RECORDS SUPPLIED ▸
+===+
===== src/rtl/mc_pkg.sv =====
// Shared encodings for the multi-cycle MIPS control unit: states, opcode/funct
// values, datapath select codes and the decoded instruction-class vector.
package mc_pkg;

    typedef enum logic [2:0] {
        S_FETCH  = 3'd0,
        S_DECODE = 3'd1,
        S_EXE    = 3'd2,
        S_MEM    = 3'd3,
        S_WB     = 3'd4
    } state_t;

    localparam logic [5:0] OP_RTYPE = 6'h00;
    localparam logic [5:0] OP_J     = 6'h02;
    localparam logic [5:0] OP_JAL   = 6'h03;
    localparam logic [5:0] OP_BEQ   = 6'h04;
    localparam logic [5:0] OP_ORI   = 6'h0D;
    localparam logic [5:0] OP_LUI   = 6'h0F;
    localparam logic [5:0] OP_LW    = 6'h23;
    localparam logic [5:0] OP_SW    = 6'h2B;

    localparam logic [5:0] FN_JR    = 6'h08;
    localparam logic [5:0] FN_ADDU  = 6'h21;
    localparam logic [5:0] FN_SUBU  = 6'h23;

    localparam logic [1:0] NPC_PC4  = 2'd0;
    localparam logic [1:0] NPC_BR   = 2'd1;
    localparam logic [1:0] NPC_JUMP = 2'd2;
    localparam logic [1:0] NPC_REG  = 2'd3;

    // Also consumed by the immediate extender in the datapath.
    localparam logic [1:0] EXT_SIGN     = 2'd0;
    localparam logic [1:0] EXT_ZERO     = 2'd1;
    localparam logic [1:0] EXT_UPPER    = 2'd2;
    localparam logic [1:0] EXT_SIGN_SH2 = 2'd3;

    localparam logic [2:0] ALU_ADD   = 3'd0;
    localparam logic [2:0] ALU_SUB   = 3'd1;
    localparam logic [2:0] ALU_OR    = 3'd2;
    localparam logic [2:0] ALU_PASSB = 3'd3;

    localparam logic [1:0] DST_RT = 2'd0;
    localparam logic [1:0] DST_RD = 2'd1;
    localparam logic [1:0] DST_RA = 2'd2;

    localparam logic [1:0] WD_ALU = 2'd0;
    localparam logic [1:0] WD_MEM = 2'd1;
    localparam logic [1:0] WD_PC4 = 2'd2;

    typedef struct packed {
        logic rtype_addu;
        logic rtype_subu;
        logic ori;
        logic lui;
        logic lw;
        logic sw;
        logic beq;
        logic j;
        logic jal;
        logic jr;
        logic nop;
    } iclass_t;

endpackage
+===+
ABOUT THIS TASK ▸
Across the data, find each line that has "typedef" in it and copy that line.

RESULT OF THE EXERCISE ▸
    typedef enum logic [2:0] {
    typedef struct packed {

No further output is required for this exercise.